[iOS] Google Maps SDK for iOS を使ってみる – GMSMapViewとGMSMarkerの基本
はじめに
今までiOS標準のMap Kit Frameworkを使って地図機能を実装することはありましたが、Google Maps SDK for iOSを使ったことはありませんでした。最近初めて使ってみましたので、Map KitとGoogle Maps SDKの違いを確認しつつ基本的な項目をまとめてみます。
本記事執筆時のGoogle Maps SDK for iOSの最新版は1.8.1になっています。 SDK1.8.1がサポートするXcode/iOS SDKのバージョンは以下の通りです。
バージョン | |
Xcode | 5.0以上 |
iOS SDK | 7.0以上 |
SDKの準備
地図を表示するまでの手順は以下のようになります。こちらの公式ドキュメントを参考に準備してみてください。(地図を使うにはAPI Keyが必要ですのでお忘れなく!)
- Google Maps SDK for iOSの入手
- Google Maps API Keyの取得
- GoogleMaps.framework等のフレームワークをプロジェクトに追加
- GMSMapViewクラスを使用して地図を実装
基本的な使い方
APIキーの指定
AppDelegateクラスのapplication:didFinishLaunchingWithOptions:メソッドに、SDKの準備で取得したAPIキーを指定するコードを追加します。
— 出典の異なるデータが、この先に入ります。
$ cat src/rtl/prco_mem_arbiter_pkg.sv
// prco_mem_arbiter_pkg
//   Shared constants for the prco core's local-memory arbiter: default bus
//   widths, arbiter FSM state encodings, owner codes and the fixed-priority
//   pick with starvation override.
package prco_mem_arbiter_pkg;

    // Core-wide bus widths
    localparam int unsigned PRCO_ADDR_W = 16;
    localparam int unsigned PRCO_DATA_W = 16;

    // Statistics counter width
    localparam int unsigned PRCO_ARB_STAT_W = 16;

    typedef enum logic [1:0] {
        PRCO_ARB_S_IDLE = 2'd0,
        PRCO_ARB_S_BUSY = 2'd1,
        PRCO_ARB_S_RESP = 2'd2
    } prco_arb_state_e;

    typedef enum logic {
        PRCO_ARB_OWN_FETCH = 1'b0,
        PRCO_ARB_OWN_DATA  = 1'b1
    } prco_arb_owner_e;

    // Data has priority unless fetch has lost often enough to be forced through.
    // Only meaningful when at least one request is present.
    function automatic prco_arb_owner_e prco_arb_pick(input logic fetch_req,
                                                      input logic data_req,
                                                      input logic starve_full);
        prco_arb_owner_e owner;
        owner = PRCO_ARB_OWN_DATA;
        if (fetch_req && (!data_req || starve_full)) begin
            owner = PRCO_ARB_OWN_FETCH;
        end
        return owner;
    endfunction

endpackage

$ cat src/rtl/prco_sat_counter.sv
// prco_sat_counter
//   Up-counter that sticks at all-ones instead of wrapping. Clear has
//   priority over increment.
//   Ports:
//     i_clk    clock, posedge
//     i_reset  asynchronous active-high reset, clears the count
//     i_clr    synchronous clear
//     i_inc    increment request
//     q_count  current count
module prco_sat_counter
    import prco_mem_arbiter_pkg::*;
#(
    parameter int unsigned WIDTH = PRCO_ARB_STAT_W
) (
    input  logic             i_clk,
    input  logic             i_reset,
    input  logic             i_clr,
    input  logic             i_inc,
    output logic [WIDTH-1:0] q_count
);

    logic [WIDTH-1:0] count_q;
    logic [WIDTH-1:0] count_d;

    always_comb begin
        count_d = count_q;
        if (i_clr) begin
            count_d = '0;
        end else if (i_inc && (count_q != {WIDTH{1'b1}})) begin
            count_d = count_q + WIDTH'(1);
        end
    end

    always_ff @(posedge i_clk or posedge i_reset) begin
        if (i_reset) begin
            count_q <= '0;
        end else begin
            count_q <= count_d;
        end
    end

    assign q_count = count_q;

endmodule

$ cat src/rtl/prco_mem_arbiter.sv
// prco_mem_arbiter
//   Single-port arbiter/sequencer for the shared local memory. Instruction
//   fetch (read-only) and the ALU data path (load/store) request with a
//   level req held until a one-cycle ack. One transaction is in flight at a
//   time; data wins ties unless fetch has lost FETCH_STARVE_MAX times in a
//   row. Ack arrives MEM_LATENCY + 1 cycles after the grant edge, and the
//   edge closing the ack cycle can grant the next transaction.
//
//   Optional build macro PRCO_ARB_STATS_EN: enables the saturating grant and
//   stall statistics counters; when undefined the stat ports read 0.
//
//   Ports:
//     i_clk, i_reset                clock / async active-high reset
//     i_fetch_req, i_fetch_addr     fetch request and pc
//     q_fetch_ack                   fetch done, q_rdata valid
//     i_data_req, i_data_we,        data request, store select,
//     i_data_addr, i_data_wdata     address and store data
//     q_data_ack                    load data valid / store done
//     q_rdata                       last captured read data
//     q_mem_addr, q_mem_we,         registered memory address, write enable
//     q_mem_dina, i_mem_douta       and write data; memory read data
//     q_busy                        transaction in flight
//     q_stat_fetch, q_stat_data,    grant counts and stalled-request cycles
//     q_stat_stall
module prco_mem_arbiter
    import prco_mem_arbiter_pkg::*;
#(
    parameter int unsigned ADDR_W           = PRCO_ADDR_W,
    parameter int unsigned DATA_W           = PRCO_DATA_W,
    parameter int unsigned MEM_LATENCY      = 1,
    parameter int unsigned FETCH_STARVE_MAX = 4
) (
    input  logic                       i_clk,
    input  logic                       i_reset,
    input  logic                       i_fetch_req,
    input  logic [ADDR_W-1:0]          i_fetch_addr,
    output logic                       q_fetch_ack,
    input  logic                       i_data_req,
    input  logic                       i_data_we,
    input  logic [ADDR_W-1:0]          i_data_addr,
    input  logic [DATA_W-1:0]          i_data_wdata,
    output logic                       q_data_ack,
    output logic [DATA_W-1:0]          q_rdata,
    output logic [ADDR_W-1:0]          q_mem_addr,
    output logic                       q_mem_we,
    output logic [DATA_W-1:0]          q_mem_dina,
    input  logic [DATA_W-1:0]          i_mem_douta,
    output logic                       q_busy,
    output logic [PRCO_ARB_STAT_W-1:0] q_stat_fetch,
    output logic [PRCO_ARB_STAT_W-1:0] q_stat_data,
    output logic [PRCO_ARB_STAT_W-1:0] q_stat_stall
);

    localparam int unsigned LAT_W    = 3;  // MEM_LATENCY <= 7
    localparam int unsigned STARVE_W = 4;  // FETCH_STARVE_MAX <= 15

    prco_arb_state_e   state_q, state_d;
    prco_arb_owner_e   owner_q, owner_d;
    logic [LAT_W-1:0]  lat_q, lat_d;
    logic              store_q, store_d;
    logic [ADDR_W-1:0] addr_q, addr_d;
    logic              we_q, we_d;
    logic [DATA_W-1:0] dina_q, dina_d;
    logic [DATA_W-1:0] rdata_q, rdata_d;
    logic              fetch_ack_q, fetch_ack_d;
    logic              data_ack_q, data_ack_d;

    // Arbitration
    logic                arb_open;
    logic                grant;
    logic                grant_fetch;
    logic                grant_data;
    logic                starve_full;
    logic                starve_inc;
    logic                starve_clr;
    logic [STARVE_W-1:0] starve_cnt;
    prco_arb_owner_e     winner;

    // The ack cycle (S_RESP) arbitrates too, so back-to-back transactions
    // take MEM_LATENCY + 2 cycles each.
    assign arb_open    = (state_q == PRCO_ARB_S_IDLE) || (state_q == PRCO_ARB_S_RESP);
    assign starve_full = (starve_cnt >= STARVE_W'(FETCH_STARVE_MAX));
    assign winner      = prco_arb_pick(i_fetch_req, i_data_req, starve_full);
    assign grant       = arb_open && (i_fetch_req || i_data_req);
    assign grant_fetch = grant && (winner == PRCO_ARB_OWN_FETCH);
    assign grant_data  = grant && (winner == PRCO_ARB_OWN_DATA);

    // Only a contested data win counts as a fetch loss.
    assign starve_inc  = grant_data && i_fetch_req;
    assign starve_clr  = grant_fetch;

    prco_sat_counter #(
        .WIDTH (STARVE_W)
    ) u_starve (
        .i_clk   (i_clk),
        .i_reset (i_reset),
        .i_clr   (starve_clr),
        .i_inc   (starve_inc),
        .q_count (starve_cnt)
    );

    // Next-state logic
    always_comb begin
        state_d     = state_q;
        owner_d     = owner_q;
        lat_d       = lat_q;
        store_d     = store_q;
        addr_d      = addr_q;
        we_d        = 1'b0;  // a store drives we for the grant cycle only
        dina_d      = dina_q;
        rdata_d     = rdata_q;
        fetch_ack_d = 1'b0;
        data_ack_d  = 1'b0;

        case (state_q)
            PRCO_ARB_S_IDLE, PRCO_ARB_S_RESP: begin
                state_d = PRCO_ARB_S_IDLE;
                if (grant) begin
                    state_d = PRCO_ARB_S_BUSY;
                    lat_d   = LAT_W'(MEM_LATENCY);
                    if (grant_data) begin
                        owner_d = PRCO_ARB_OWN_DATA;
                        addr_d  = i_data_addr;
                        dina_d  = i_data_wdata;
                        we_d    = i_data_we;
                        store_d = i_data_we;
                    end else begin
                        owner_d = PRCO_ARB_OWN_FETCH;
                        addr_d  = i_fetch_addr;
                        store_d = 1'b0;
                    end
                end
            end

            PRCO_ARB_S_BUSY: begin
                if (lat_q == '0) begin
                    // Read data has been valid for this cycle; register it
                    // together with the ack so both appear in S_RESP.
                    state_d = PRCO_ARB_S_RESP;
                    if (!store_q) begin
                        rdata_d = i_mem_douta;
                    end
                    fetch_ack_d = (owner_q == PRCO_ARB_OWN_FETCH);
                    data_ack_d  = (owner_q == PRCO_ARB_OWN_DATA);
                end else begin
                    lat_d = lat_q - LAT_W'(1);
                end
            end

            default: begin
                state_d = PRCO_ARB_S_IDLE;
            end
        endcase
    end

    always_ff @(posedge i_clk or posedge i_reset) begin
        if (i_reset) begin
            state_q     <= PRCO_ARB_S_IDLE;
            owner_q     <= PRCO_ARB_OWN_FETCH;
            lat_q       <= '0;
            store_q     <= 1'b0;
            addr_q      <= '0;
            we_q        <= 1'b0;
            dina_q      <= '0;
            rdata_q     <= '0;
            fetch_ack_q <= 1'b0;
            data_ack_q  <= 1'b0;
        end else begin
            state_q     <= state_d;
            owner_q     <= owner_d;
            lat_q       <= lat_d;
            store_q     <= store_d;
            addr_q      <= addr_d;
            we_q        <= we_d;
            dina_q      <= dina_d;
            rdata_q     <= rdata_d;
            fetch_ack_q <= fetch_ack_d;
            data_ack_q  <= data_ack_d;
        end
    end

    assign q_fetch_ack = fetch_ack_q;
    assign q_data_ack  = data_ack_q;
    assign q_rdata     = rdata_q;
    assign q_mem_addr  = addr_q;
    assign q_mem_we    = we_q;
    assign q_mem_dina  = dina_q;
    assign q_busy      = (state_q != PRCO_ARB_S_IDLE);

`ifdef PRCO_ARB_STATS_EN
    logic fetch_owned;
    logic data_owned;
    logic stall_inc;

    assign fetch_owned = q_busy && (owner_q == PRCO_ARB_OWN_FETCH);
    assign data_owned  = q_busy && (owner_q == PRCO_ARB_OWN_DATA);
    // One count per cycle even if both requesters are waiting.
    assign stall_inc   = (i_fetch_req && !fetch_owned && !grant_fetch) ||
                         (i_data_req && !data_owned && !grant_data);

    prco_sat_counter #(
        .WIDTH (PRCO_ARB_STAT_W)
    ) u_stat_fetch (
        .i_clk   (i_clk),
        .i_reset (i_reset),
        .i_clr   (1'b0),
        .i_inc   (grant_fetch),
        .q_count (q_stat_fetch)
    );

    prco_sat_counter #(
        .WIDTH (PRCO_ARB_STAT_W)
    ) u_stat_data (
        .i_clk   (i_clk),
        .i_reset (i_reset),
        .i_clr   (1'b0),
        .i_inc   (grant_data),
        .q_count (q_stat_data)
    );

    prco_sat_counter #(
        .WIDTH (PRCO_ARB_STAT_W)
    ) u_stat_stall (
        .i_clk   (i_clk),
        .i_reset (i_reset),
        .i_clr   (1'b0),
        .i_inc   (stall_inc),
        .q_count (q_stat_stall)
    );
`else
    assign q_stat_fetch = '0;
    assign q_stat_data  = '0;
    assign q_stat_stall = '0;
`endif

    // Only one owner exists, so two acks together means corrupted state.
    assert property (@(posedge i_clk) disable iff (i_reset) !(q_fetch_ack && q_data_ack));

endmodule
$ cat config.mk
export PLATFORM = sky130hd
export DESIGN_NAME = prco_mem_arbiter
export DESIGN_NICKNAME = d
export VERILOG_FILES = /design/src/rtl/prco_mem_arbiter_pkg.sv /design/src/rtl/prco_sat_counter.sv /design/src/rtl/prco_mem_arbiter.sv
export SDC_FILE = /design/constraint.sdc
export NUM_CORES = 1
export LEC_CHECK = 0
export BUFFER_PORTS_ARGS = -buffer_cell sky130_fd_sc_hd__buf_2
export CAP_MARGIN = 20
export CELL_PAD_IN_SITES_DETAIL_PLACEMENT = 1
export CELL_PAD_IN_SITES_GLOBAL_PLACEMENT = 2
export CORE_MARGIN = 2
export CORE_UTILIZATION = 28
export DETAILED_ROUTE_END_ITERATION = 8
export GPL_ROUTABILITY_DRIVEN = 0
export PLACE_DENSITY_LB_ADDON = 0.1
export SYNTH_ARGS = -nofsm -noshare
export SYNTH_HDL_FRONTEND = slang
export SYNTH_HIERARCHICAL = 1
export SYNTH_SLANG_ARGS = --single-unit
$ cat constraint.sdc
create_clock -name i_clk -period 3.05 [get_ports i_clk]
set_input_delay 0 -clock i_clk [delete_from_list [all_inputs] [get_ports i_clk]]
set_output_delay 0 -clock i_clk [all_outputs]
set_load 0.01 [all_outputs]
======== Yosys cells after proc, flatten, opt, wreduce, memory -nomap -nowiden ========
Index checks and enable logic that the tools add are counted.
word-level totals
  input port bits ......................... 69
  output and inout bits ................... 100
  flip-flop bits (word level) ............. 62
  word-level logic and storage cells ...... 60
cells by class
  $add $sub $neg .......................... 2
  bitwise logic cells ..................... 2
  eq/ne operators ......................... 6
  multiplexer cells ....................... 18
  order comparisons ....................... 1
  reductions and logical operators ........ 20
operator list
  operator               count
  $mux W16               1
  $mux W1                10
  $reduce_and A3 Y1      3
  $mux W4                2
  $logic_and A1 B1 Y1    6
  $mux W3                2
  $ne A2 B2 Y1 const B   3
  $pmux W3 S2            1
  $reduce_bool A2 Y1     3
  $add A4 B1 Y4 const B  1
  $ge A4 B3 Y1 const B   1
  $ne A4 B4 Y1 const B   1
  $pmux W2 S2            1
  $logic_not A3 Y1       1
  $logic_or A1 B1 Y1     3
  $sub A3 B1 Y3 const B  1
  $eq A2 B1 Y1 const B   1
  $eq A2 B2 Y1 const B   1
  $logic_not A2 Y1       1
  $mux W2                1
  $not A1 Y1             2
  $reduce_and A2 Y1      1
  $reduce_or A2 Y1       1
  $logic_not A1 Y1       1

======== Longest topological paths before layout ========
  depth after elaboration ................. 9
  depth in mapped cells ................... 7
  mapped depth without buffers ............ 6

======== Cells and area by module ========
Netlist, hierarchy kept.
modules (own cells, without submodules)
  module            cells each  sequential area each (sq um)  instances  area an instance (sq um)
  prco_mem_arbiter  240         1451.4                        1          2830.2
  prco_sat_counter  21          100.1                         1          230.2

======== Worst setup path before layout ========
OpenSTA, ideal clock, no wires.
  kind .................................... register to register
  from .................................... register u_starve.count_q[3], in the netlist u_starve/q_count[3]
  to ...................................... register u_starve.count_q[0], in the netlist u_starve/q_count[0]
  buffers on the path ..................... 2
  data required time ...................... 2.925 ns
  arrival ................................. 1.958 ns
  cell stages (with the launch flop) ...... 8
  period minus slack after synthesis ...... 2.083 ns
  path slack .............................. 0.967 ns
  library setup time ...................... 0.125 ns
  path through ............................ dfrtp_1 or3b_1 buf_6 clkbuf_1 nor3_1 inv_1 a31oi_4 mux2_4
between the ends
  longest elaborated chain between the ends .. 8
  elaborated cells between the ends (all ways) .. 11
  classes of those cells .................. 1 x order compare; 1 x eq/ne; 2 x mux; 7 x reduce/logical
RTL lines
  what                                 line                        RTL
  start, declared                      prco_sat_counter.sv:22      logic [WIDTH-1:0] count_q;
  start signal, assigned               prco_sat_counter.sv:38      count_q <= count_d;
  $ge A4 B3 Y1                         prco_mem_arbiter.sv:82      assign starve_full = (starve_cnt >= STARVE_W'(FETCH_STARVE_MAX));
  $logic_or A1 B1 Y1                   prco_mem_arbiter_pkg.sv:32  if (fetch_req && (!data_req || starve_full)) begin
  $logic_and A1 B1 Y1                  prco_mem_arbiter_pkg.sv:32
  $mux W1                              prco_mem_arbiter_pkg.sv:32
  $logic_and A1 B1 Y1                  prco_mem_arbiter.sv:86      assign grant_data = grant && (winner == PRCO_ARB_OWN_DATA);
  $logic_and A1 B1 Y1                  prco_mem_arbiter.sv:89      assign starve_inc = grant_data && i_fetch_req;
  net starve_inc                       prco_mem_arbiter.sv:74      logic starve_inc;
  $logic_and A1 B1 Y1                  prco_sat_counter.sv:29      end else if (i_inc && (count_q != {WIDTH{1'b1}})) begin
  $reduce_bool A2 Y1 (no source line)  -
The timed path passes the listed nets, and every way through them passes these cells.
A chain may end at the register's enable or synchronous reset.

======== Worst setup path after layout ========
  from .................................... register u_starve.count_q[2], in the netlist u_starve/q_count[2]
  to ...................................... register addr_q[5], in the netlist q_mem_addr[5]
between the ends
  longest elaborated chain between the ends .. 6
RTL lines
  what                  line                        RTL
  $ge A4 B3 Y1          prco_mem_arbiter.sv:82
  $logic_or A1 B1 Y1    prco_mem_arbiter_pkg.sv:32
  $logic_and A1 B1 Y1   prco_mem_arbiter_pkg.sv:32
  $mux W1               prco_mem_arbiter_pkg.sv:32
  $logic_and A1 B1 Y1   prco_mem_arbiter.sv:86
  $mux W16              prco_mem_arbiter.sv:121     if (grant_data) begin
  end signal, assigned  prco_mem_arbiter.sv:173     addr_q <= addr_d;
  end, declared         prco_mem_arbiter.sv:61      logic [ADDR_W-1:0] addr_q, addr_d;
Every way passes these cells.

==> impl_results.md <==
* Via count at 2,482
* Die Y at 108.5 µm
* Max rail drop VDD at 0.2545 mV
* Main synth FF type: dfrtp_1
* Io pins at 169
* Distinct cell type count after synthesis at 40
* Die area at 0.01178 mm²
* CP Launch Type: flip-flop
* Leakage at 2.226 nW
* CP Buf/Inv Count at 2
* H-tree Lvls at 3
* Yosys reg bits at 62
* Class of the worst hold path: in -> async
* Worst path top cell family by delay: compound AO/OA/AOI/OAI gates
* EDFF count, synth at 0
* Ys async rst share at 100.0%
* RSZ-0062 raised after global routing: no
* Core box area at 0.01075 mm²
* Die width at 108.5 µm
* Slowest stage delay, CP at 0.69 ns
* Worst r2r src: u_starve/q_count[2]
* Seq/Total Area, Yosys at 50.70%
* Vias in the first global route at 2,570
* Worst-margin pin slew at 0.9348 ns
* Slew Limit Fails at 0
* Depth of the most critical reg-to-reg path at 5
* Layout area overhead at 46.40%
* Initial antenna violation count at 0
* Setup Skew at 0.01191 ns
* CP arrival at 3.06 ns
* Critical path's slowest cell: a21oi_4
* Yosys warning total at 6
* Routed wire length at 8037 µm
* Max Clock Freq at 0.3569 GHz
* DR iter-0 viols at 106
* Reg clk slew, reported paths at 0.07 ns
* Power Density at 880.2 mW/mm²
* HPWL after DPL at 5291 µm
* Critical path fanouts, max at 17
* Total global-route track usage at 13.74%
* NumNets Final at 520
* Largest net degree at the start of global routing at 38
* Worst path depth at 5
* Mapped Area at 0.003060 mm²
* Wire length per cell at 13.58 µm
* Most common cell in the synthesized netlist: dfrtp_1
* Total gr overflow at 0
* Fin. Hold Viols at 0
* Synth area leaders: dfrtp_1 51%, buf_4 12%, mux2_2 6.3%, mux2_4 5.4%, nand2_1 3.2%
* Crit-path cells: or3b_1 > a21oi_4 > buf_4 > a221o_1 > dlygate4sd3_1
* # rows at 38
* Filler cell count in the final layout at 1,246
* Via density at 4.193
* CTS max path bufs at 2
* Root Buffer Master: clkbuf_8
* WHS at 0.1028 ns
* Initial Util at 28.48%
* Flop2flop setup slack at 0.25 ns
* Final worst path period share at 91.87%
* Skew-Pair Late Insertion Delay at 0.33 ns
* Remaining DRCs at 0
* Synth area leader: dfrtp_1
* First-pass GRT wire length at 12,500 µm
* CTS Buf Count at 9
* Status: finished clean
* Top cell type's share of synthesized area at 50.70%
* Critical Path Sink Type: flip-flop
* MaxCap Viol Count at 0
* Antenna cells at 0
* Detail Route Antenna Nets at 0
* # clock sinks at 62
* Share of cells above drive strength 1 at 38.72%
* Most instantiated cells after synthesis: 62 x dfrtp_1, 48 x buf_4, 26 x nand2_1
* Post-CTS setup buffers at 0
* CTS tree: done
* Crit path time final at 2.802 ns
* IO Port Bufs at 120
* Setup CP Type: reg -> reg
* Final setup fails at 0
* Worst slew margin at 37.64%
* Final setup TNS at 0 ns
* Worst r2r dst: q_mem_addr[5]
* First-pass iteration count of the detailed router at 4
* Mapped Cells at 261
* Syn avg cell area at 11.73 µm²
* Req. time, crit path at 3.31 ns
stage by stage:
| step | instances | total power [mW] | util, % | instance area [µm²] | setup WS [ns] |
|---|---|---|---|---|---|
| global route | 592 | 4.254 | 41.70 | 4481 | 0.08163 |
| global placement | 511 | 2.913 | 33.49 | 3598 | 0.7679 |
| CTS | 592 | 3.999 | 41.70 | 4481 | 0.2035 |
| floorplan | 308 | 2.438 | - | 3237 | 0.9668 |
| finish | 592 | 3.944 | 41.70 | 4481 | 0.2481 |
| detailed placement | 511 | 2.949 | 33.49 | 3598 | 0.7117 |
kinds of logic (layout without fill, tap and decap cells):
group | after synthesis | in the layout | share of synthesized area [%]
AO/OA/AOI/OAI | 27 | 27 | 7.727
buffers and inverters | 70 | 214 | 15.49
AND/OR/NAND/NOR | 64 | 64 | 10.92
other | 1 | 48 | 0.1225
flip-flops | 62 | 62 | 50.70
adder cells (fa/ha/maj) | 3 | 3 | 1.227
multiplexers | 34 | 34 | 13.82
timing repair:
action	CTS	global route
endpoints found under the setup margin	0	0
endpoints found under the hold margin	90	0
hold buffers	66	0
gates resized for setup	0	0
flip-flops by register name (all words and copies together) (netlist names), 2 cells and up:
signal / flops
lat_q: 3
q_mem_dina: 16
state_q: 2
q_mem_addr: 16
u_starve/q_count: 4
q_rdata: 16
power breakdown:
part,internal (mW),leakage [nW],switching (mW)
clock,0.498,0.115,0.307
combinational,0.920,1.35,0.800
sequential,1.21,0.758,0.208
- (BOOL)application:(UIApplication *)application didFinishLaunchingWithOptions:(NSDictionary *)launchOptions { [GMSServices provideAPIKey:@"(ここにAPI_KEYを入力)"]; return YES; }
GMSMapViewの作成
MapKitで地図を表すクラスはMKMapViewクラスですが、Google Maps SDK for iOSにおいてMKMapViewに相当するクラスはGMSMapViewクラスになります。GMSMapViewの使用例について見ていきます。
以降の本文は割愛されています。